### Data under study ###

## config.mk

```make
export PLATFORM = sky130hd
export DESIGN_NAME = rgb_led_serial_pulse_driver_core_flat
export DESIGN_NICKNAME = d
export VERILOG_FILES = /design/src/design/rgbled_pkg.sv /design/src/design/rgbled_cmd_if.sv /design/src/design/rgbled_res_if.sv /design/src/design/rgbled_cfg_if.sv /design/src/design/rgbled_engine.sv /design/src/design/rgbled_outbuf.sv /design/src/design/rgb_led_serial_pulse_driver_core.sv /design/src/flat_wrapper.sv
export SDC_FILE = /design/constraint.sdc
export NUM_CORES = 1
export LEC_CHECK = 0
export BUFFER_PORTS_ARGS = -buffer_cell sky130_fd_sc_hd__clkbuf_2
export CORE_ASPECT_RATIO = 0.8
export CORE_MARGIN = 3
export CORE_UTILIZATION = 50
export DETAILED_ROUTE_END_ITERATION = 12
export HOLD_SLACK_MARGIN = 0.12
export PLACE_DENSITY = 0.68
export SYNTH_ARGS = -nofsm -noshare
export SYNTH_HDL_FRONTEND = slang
export SYNTH_SLANG_ARGS = --single-unit
```

## constraint.sdc

```tcl
create_clock -name clk -period 9.4 [get_ports clk]
set_input_delay 1.88 -clock clk [delete_from_list [all_inputs] [get_ports clk]]
set_output_delay 1.88 -clock clk [all_outputs]
set_load 0.02 [all_outputs]
```
<file path="src/hdl/sstf_pkg.sv">
// Shared types and constants for the SSTF disk request scheduler.
// Used by sstf_front, sstf_back and sstf_disk_request_scheduler_core; no dependencies.
`default_nettype none
package sstf_pkg;

	// Default slot table depth and configuration reset values.
	localparam int DEF_SLOTS = 16;
	localparam logic [15:0] SERVICE_TIME_RST = 16'd100;
	localparam logic [16:0] NUM_CYLINDERS_RST = 17'd100;

	// Configuration register indexes and write data width.
	localparam int CFG_IDX_W = 1;
	localparam int CFG_DATA_W = 17;
	localparam logic [CFG_IDX_W-1:0] CFG_SERVICE_TIME = 1'd0;
	localparam logic [CFG_IDX_W-1:0] CFG_NUM_CYLINDERS = 1'd1;

	// Depth of the command queue between front and back.
	localparam int FQ_DEPTH = 2;
	localparam int FQ_AW = 1;
	localparam int FQ_CW = 2;

	// Command codes of the input word.
	localparam logic CMD_SUBMIT = 1'b0;
	localparam logic CMD_DISPATCH = 1'b1;

	typedef enum logic [2:0] {
		ST_SERVED = 3'd0,
		ST_ACCEPTED = 3'd1,
		ST_FULL = 3'd2,
		ST_RANGE = 3'd3,
		ST_NONE = 3'd4
	} status_t;

	// Classification made by the front before a command is queued.
	typedef enum logic [1:0] {
		K_SUBMIT = 2'd0,
		K_RANGE = 2'd1,
		K_DISPATCH = 2'd2
	} kind_t;

	typedef struct packed {
		logic cmd;
		logic [7:0] req_id;
		logic [15:0] cylinder;
		logic [31:0] arrival_time;
	} in_word_t;

	typedef struct packed {
		logic [2:0] status;
		logic [7:0] served_id;
		logic [15:0] served_cylinder;
		logic [15:0] seek_distance;
		logic [31:0] wait_time;
		logic [31:0] turnaround;
		logic [31:0] total_distance;
		logic [31:0] clock_now;
	} out_word_t;

	// One stored request: what a slot of the table holds.
	typedef struct packed {
		logic [7:0] id;
		logic [15:0] cyl;
		logic [31:0] arr;
	} slot_t;

	typedef struct packed {
		kind_t kind;
		slot_t req;
	} fq_entry_t;

endpackage
`default_nettype wire

</file>
<file path="src/hdl/sstf_front.sv">
// Front end of the SSTF scheduler: classifies input words and queues them.
// Depends on sstf_pkg.
`default_nettype none
module sstf_front (
	input wire logic clk,
	input wire logic arst_n,
	input wire logic [16:0] num_cylinders,
	input wire logic push,
	output logic full,
	input wire sstf_pkg::in_word_t req,
	output logic fq_empty,
	input wire logic fq_pop,
	output sstf_pkg::fq_entry_t fq_head
);
	import sstf_pkg::*;

	fq_entry_t entry_q [FQ_DEPTH];
	logic [FQ_AW-1:0] wptr_q;
	logic [FQ_AW-1:0] rptr_q;
	logic [FQ_CW-1:0] count_q;
	fq_entry_t classified;
	logic do_push;
	logic do_pop;

	// The range check is made here so that the back only sees valid submits.
	always_comb begin
		classified.req.id = req.req_id;
		classified.req.cyl = req.cylinder;
		classified.req.arr = req.arrival_time;
		if (req.cmd == CMD_DISPATCH) begin
			classified.kind = K_DISPATCH;
		end else if ({1'b0, req.cylinder} >= num_cylinders) begin
			classified.kind = K_RANGE;
		end else begin
			classified.kind = K_SUBMIT;
		end
	end

	assign full = (count_q == FQ_CW'(FQ_DEPTH));
	assign fq_empty = (count_q == '0);
	assign do_push = push && !full;
	assign do_pop = fq_pop && !fq_empty;
	assign fq_head = entry_q[rptr_q];

	always_ff @(posedge clk or negedge arst_n) begin
		if (!arst_n) begin
			wptr_q <= '0;
			rptr_q <= '0;
			count_q <= '0;
		end else begin
			if (do_push) begin
				wptr_q <= (wptr_q == FQ_AW'(FQ_DEPTH - 1)) ? '0 : wptr_q + 1'b1;
			end
			if (do_pop) begin
				rptr_q <= (rptr_q == FQ_AW'(FQ_DEPTH - 1)) ? '0 : rptr_q + 1'b1;
			end
			if (do_push && !do_pop) begin
				count_q <= count_q + 1'b1;
			end else if (do_pop && !do_push) begin
				count_q <= count_q - 1'b1;
			end
		end
	end

	always_ff @(posedge clk) begin
		if (do_push) begin
			entry_q[wptr_q] <= classified;
		end
	end

endmodule
`default_nettype wire

</file>
<file path="src/hdl/sstf_back.sv">
// Back end of the SSTF scheduler: slot table, scan, timing arithmetic and result register.
// Depends on sstf_pkg.
`default_nettype none
module sstf_back #(
	parameter int SLOTS = sstf_pkg::DEF_SLOTS
) (
	input wire logic clk,
	input wire logic arst_n,
	input wire logic [15:0] service_time,
	input wire logic fq_empty,
	output logic fq_pop,
	input wire sstf_pkg::fq_entry_t fq_head,
	output logic empty,
	input wire logic pop,
	output sstf_pkg::out_word_t rsp
);
	import sstf_pkg::*;

	localparam int IW = (SLOTS > 1) ? $clog2(SLOTS) : 1;
	localparam logic [IW-1:0] LAST = IW'(SLOTS - 1);

	typedef enum logic [7:0] {
		S_IDLE  = 8'b0000_0001,
		S_FREE  = 8'b0000_0010,
		S_SCAN  = 8'b0000_0100,
		S_DRAIN = 8'b0000_1000,
		S_FIN1  = 8'b0001_0000,
		S_FIN2  = 8'b0010_0000,
		S_FIN3  = 8'b0100_0000,
		S_EMIT  = 8'b1000_0000
	} state_t;

	typedef struct packed {
		logic [IW-1:0] slot;
		slot_t ent;
		logic [15:0] d;
	} cand_t;

	function automatic logic [31:0] sat_add32(input logic [31:0] a, input logic [31:0] b);
		logic [32:0] s;
		s = {1'b0, a} + {1'b0, b};
		return s[32] ? 32'hFFFF_FFFF : s[31:0];
	endfunction

	function automatic logic [31:0] floor_sub32(input logic [31:0] a, input logic [31:0] b);
		return (a >= b) ? (a - b) : 32'd0;
	endfunction

	state_t state_q;
	logic [IW-1:0] cnt_q;
	logic [SLOTS-1:0] valid_q;
	slot_t mem [SLOTS];
	slot_t rdata_s1;
	logic rvld_s1;
	logic [IW-1:0] ridx_s1;
	cand_t a_q;
	cand_t e_q;
	logic have_arr_q;
	logic have_any_q;
	cand_t pick_q;
	slot_t cmd_q;
	status_t status_q;
	logic [31:0] wait_q;
	logic [31:0] tat_q;
	logic [15:0] head_q;
	logic [31:0] clock_q;
	logic [31:0] dist_q;
	out_word_t res_q;
	logic res_valid_q;

	logic [15:0] d_s1;
	logic arrived_s1;
	cand_t cand_s1;
	logic a_upd;
	logic e_upd;
	cand_t sel;
	logic [31:0] clk_eff;
	logic mem_we;
	logic emit_fire;
	logic served;
	out_word_t res_d;

	// Candidate evaluation for the slot read out in the previous cycle.
	always_comb begin
		d_s1 = (rdata_s1.cyl >= head_q) ? (rdata_s1.cyl - head_q) : (head_q - rdata_s1.cyl);
		arrived_s1 = (rdata_s1.arr <= clock_q);
		cand_s1.slot = ridx_s1;
		cand_s1.ent = rdata_s1;
		cand_s1.d = d_s1;
		// Nearest arrived request, earlier arrival wins a tie, lower slot after that.
		a_upd = rvld_s1 && arrived_s1 && (!have_arr_q || (d_s1 < a_q.d) ||
			((d_s1 == a_q.d) && (rdata_s1.arr < a_q.ent.arr)));
		// Earliest pending request, nearer wins a tie; used when nothing has arrived.
		e_upd = rvld_s1 && (!have_any_q || (rdata_s1.arr < e_q.ent.arr) ||
			((rdata_s1.arr == e_q.ent.arr) && (d_s1 < e_q.d)));
	end

	assign sel = have_arr_q ? a_q : e_q;
	assign clk_eff = have_arr_q ? clock_q : e_q.ent.arr;
	assign fq_pop = (state_q == S_IDLE) && !fq_empty;
	assign mem_we = (state_q == S_FREE) && !valid_q[cnt_q];
	assign emit_fire = (state_q == S_EMIT) && (!res_valid_q || pop);
	assign served = (status_q == ST_SERVED);
	assign empty = !res_valid_q;
	assign rsp = res_q;

	always_comb begin
		res_d.status = status_q;
		res_d.served_id = served ? pick_q.ent.id : 8'd0;
		res_d.served_cylinder = served ? pick_q.ent.cyl : 16'd0;
		res_d.seek_distance = served ? pick_q.d : 16'd0;
		res_d.wait_time = served ? wait_q : 32'd0;
		res_d.turnaround = served ? tat_q : 32'd0;
		res_d.total_distance = dist_q;
		res_d.clock_now = clock_q;
	end

	always_ff @(posedge clk or negedge arst_n) begin
		if (!arst_n) begin
			state_q <= S_IDLE;
			cnt_q <= '0;
			valid_q <= '0;
			rvld_s1 <= 1'b0;
			have_arr_q <= 1'b0;
			have_any_q <= 1'b0;
			status_q <= ST_NONE;
			head_q <= '0;
			clock_q <= '0;
			dist_q <= '0;
			res_valid_q <= 1'b0;
		end else begin
			rvld_s1 <= (state_q == S_SCAN) && valid_q[cnt_q];
			if (a_upd) begin
				have_arr_q <= 1'b1;
			end
			if (e_upd) begin
				have_any_q <= 1'b1;
			end
			if (emit_fire) begin
				res_valid_q <= 1'b1;
			end else if (pop) begin
				res_valid_q <= 1'b0;
			end
			case (state_q)
				S_IDLE: begin
					if (!fq_empty) begin
						cnt_q <= '0;
						case (fq_head.kind)
							K_SUBMIT: state_q <= S_FREE;
							K_RANGE: begin
								status_q <= ST_RANGE;
								state_q <= S_EMIT;
							end
							K_DISPATCH: begin
								have_arr_q <= 1'b0;
								have_any_q <= 1'b0;
								state_q <= S_SCAN;
							end
							default: state_q <= S_IDLE;
						endcase
					end
				end
				S_FREE: begin
					if (!valid_q[cnt_q]) begin
						valid_q[cnt_q] <= 1'b1;
						status_q <= ST_ACCEPTED;
						state_q <= S_EMIT;
					end else if (cnt_q == LAST) begin
						status_q <= ST_FULL;
						state_q <= S_EMIT;
					end else begin
						cnt_q <= cnt_q + 1'b1;
					end
				end
				S_SCAN: begin
					if (cnt_q == LAST) begin
						state_q <= S_DRAIN;
					end else begin
						cnt_q <= cnt_q + 1'b1;
					end
				end
				S_DRAIN: state_q <= S_FIN1;
				S_FIN1: begin
					if (!have_any_q) begin
						status_q <= ST_NONE;
						state_q <= S_EMIT;
					end else begin
						clock_q <= sat_add32(clk_eff, {16'd0, sel.d});
						dist_q <= sat_add32(dist_q, {16'd0, sel.d});
						state_q <= S_FIN2;
					end
				end
				S_FIN2: begin
					clock_q <= sat_add32(clock_q, {16'd0, service_time});
					state_q <= S_FIN3;
				end
				S_FIN3: begin
					head_q <= pick_q.ent.cyl;
					valid_q[pick_q.slot] <= 1'b0;
					status_q <= ST_SERVED;
					state_q <= S_EMIT;
				end
				S_EMIT: begin
					if (emit_fire) begin
						state_q <= S_IDLE;
					end
				end
				default: state_q <= S_IDLE;
			endcase
		end
	end

	// Payload registers.
	always_ff @(posedge clk) begin
		ridx_s1 <= cnt_q;
		if (a_upd) begin
			a_q <= cand_s1;
		end
		if (e_upd) begin
			e_q <= cand_s1;
		end
		if (fq_pop) begin
			cmd_q <= fq_head.req;
		end
		if (state_q == S_FIN1) begin
			pick_q <= sel;
		end
		if (state_q == S_FIN2) begin
			wait_q <= floor_sub32(clock_q, pick_q.ent.arr);
		end
		if (state_q == S_FIN3) begin
			tat_q <= floor_sub32(clock_q, pick_q.ent.arr);
		end
		if (emit_fire) begin
			res_q <= res_d;
		end
	end

	// Slot table: one write port for submits, one registered read port for the scan.
	always_ff @(posedge clk) begin
		if (mem_we) begin
			mem[cnt_q] <= cmd_q;
		end
		rdata_s1 <= mem[cnt_q];
	end

endmodule
`default_nettype wire

</file>
<file path="src/hdl/sstf_disk_request_scheduler_core.sv">
// Top level of the SSTF disk request scheduler: configuration registers,
// front classifier with command queue (sstf_front) and executing back end (sstf_back).
`default_nettype none
// Channel    Handshake        Word          Direction
// request    push / full      req           in
// result     empty / pop      rsp           out
// config     cfg_wen          cfg_index,    in
//                             cfg_data
//
// A submit word searches the slots in order for the lowest free one; an
// out-of-range submit goes straight to the result. A dispatch word scans every
// slot: the slot table has one read port, so the scan reads one slot per cycle,
// then the timing arithmetic runs in S_FIN1, S_FIN2 and S_FIN3 (only S_FIN1
// when nothing is pending).
// The command queue holds two words, so the front keeps taking words while
// the back works or while a finished result waits to be popped.
// Reset is asynchronous and needs no clearing pass; of the slot table only the valid bits clear.
module sstf_disk_request_scheduler_core #(
	parameter int SLOTS = sstf_pkg::DEF_SLOTS
) (
	input wire logic clk,
	input wire logic arst_n,
	input wire logic push,
	output logic full,
	input wire sstf_pkg::in_word_t req,
	output logic empty,
	input wire logic pop,
	output sstf_pkg::out_word_t rsp,
	input wire logic cfg_wen,
	input wire logic [sstf_pkg::CFG_IDX_W-1:0] cfg_index,
	input wire logic [sstf_pkg::CFG_DATA_W-1:0] cfg_data
);
	import sstf_pkg::*;

	logic [15:0] service_time_q;
	logic [16:0] num_cylinders_q;
	logic fq_empty;
	logic fq_pop;
	fq_entry_t fq_head;

	// The user must write configuration only while the block is idle (the block
	// does not enforce this), so both halves may read the registers directly.
	always_ff @(posedge clk or negedge arst_n) begin
		if (!arst_n) begin
			service_time_q <= SERVICE_TIME_RST;
			num_cylinders_q <= NUM_CYLINDERS_RST;
		end else if (cfg_wen) begin
			case (cfg_index)
				CFG_SERVICE_TIME: service_time_q <= cfg_data[15:0];
				CFG_NUM_CYLINDERS: num_cylinders_q <= cfg_data[16:0];
				default: ;
			endcase
		end
	end

	// The front tags each word as submit, out-of-range submit or dispatch.
	sstf_front u_front (
		.clk(clk),
		.arst_n(arst_n),
		.num_cylinders(num_cylinders_q),
		.push(push),
		.full(full),
		.req(req),
		.fq_empty(fq_empty),
		.fq_pop(fq_pop),
		.fq_head(fq_head)
	);

	// The back owns the slot table, head, clock and distance sum, and holds
	// the result register that the result channel reads.
	sstf_back #(
		.SLOTS(SLOTS)
	) u_back (
		.clk(clk),
		.arst_n(arst_n),
		.service_time(service_time_q),
		.fq_empty(fq_empty),
		.fq_pop(fq_pop),
		.fq_head(fq_head),
		.empty(empty),
		.pop(pop),
		.rsp(rsp)
	);

endmodule
`default_nettype wire

</file>
<file path="config.mk">
export PLATFORM = sky130hd
export DESIGN_NAME = c3zp_ctrl
export DESIGN_NICKNAME = d
export VERILOG_FILES = /design/src/design/c3zp_pkg.sv /design/src/design/c3zp_ctrl.sv
export SDC_FILE = /design/constraint.sdc
export NUM_CORES = 1
export LEC_CHECK = 0
export BUFFER_PORTS_ARGS = -buffer_cell sky130_fd_sc_hd__buf_2
export CORE_MARGIN = 2
export CORE_UTILIZATION = 43
export DETAILED_ROUTE_END_ITERATION = 12
export PLACE_DENSITY = 0.66
export SYNTH_ARGS = -nofsm -noshare
export SYNTH_HDL_FRONTEND = slang
export SYNTH_SLANG_ARGS = --single-unit
</file>
<file path="constraint.sdc">
create_clock -name clock -period 4.7 [get_ports clock]
set_input_delay 0.47 -clock clock [delete_from_list [all_inputs] [get_ports clock]]
set_output_delay 0.47 -clock clock [all_outputs]
set_load 0.02 [all_outputs]
</file>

###

> _Exercise objective_
Your answer should be the lines above from the one containing "slot: the slot" through the one containing "taking words while", copied exactly and with both ends kept.

> _Response for this exercise_
// slot: the slot table has one read port, so the scan reads one slot per cycle,
// then the timing arithmetic runs in S_FIN1, S_FIN2 and S_FIN3 (only S_FIN1
// when nothing is pending).
// The command queue holds two words, so the front keeps taking words while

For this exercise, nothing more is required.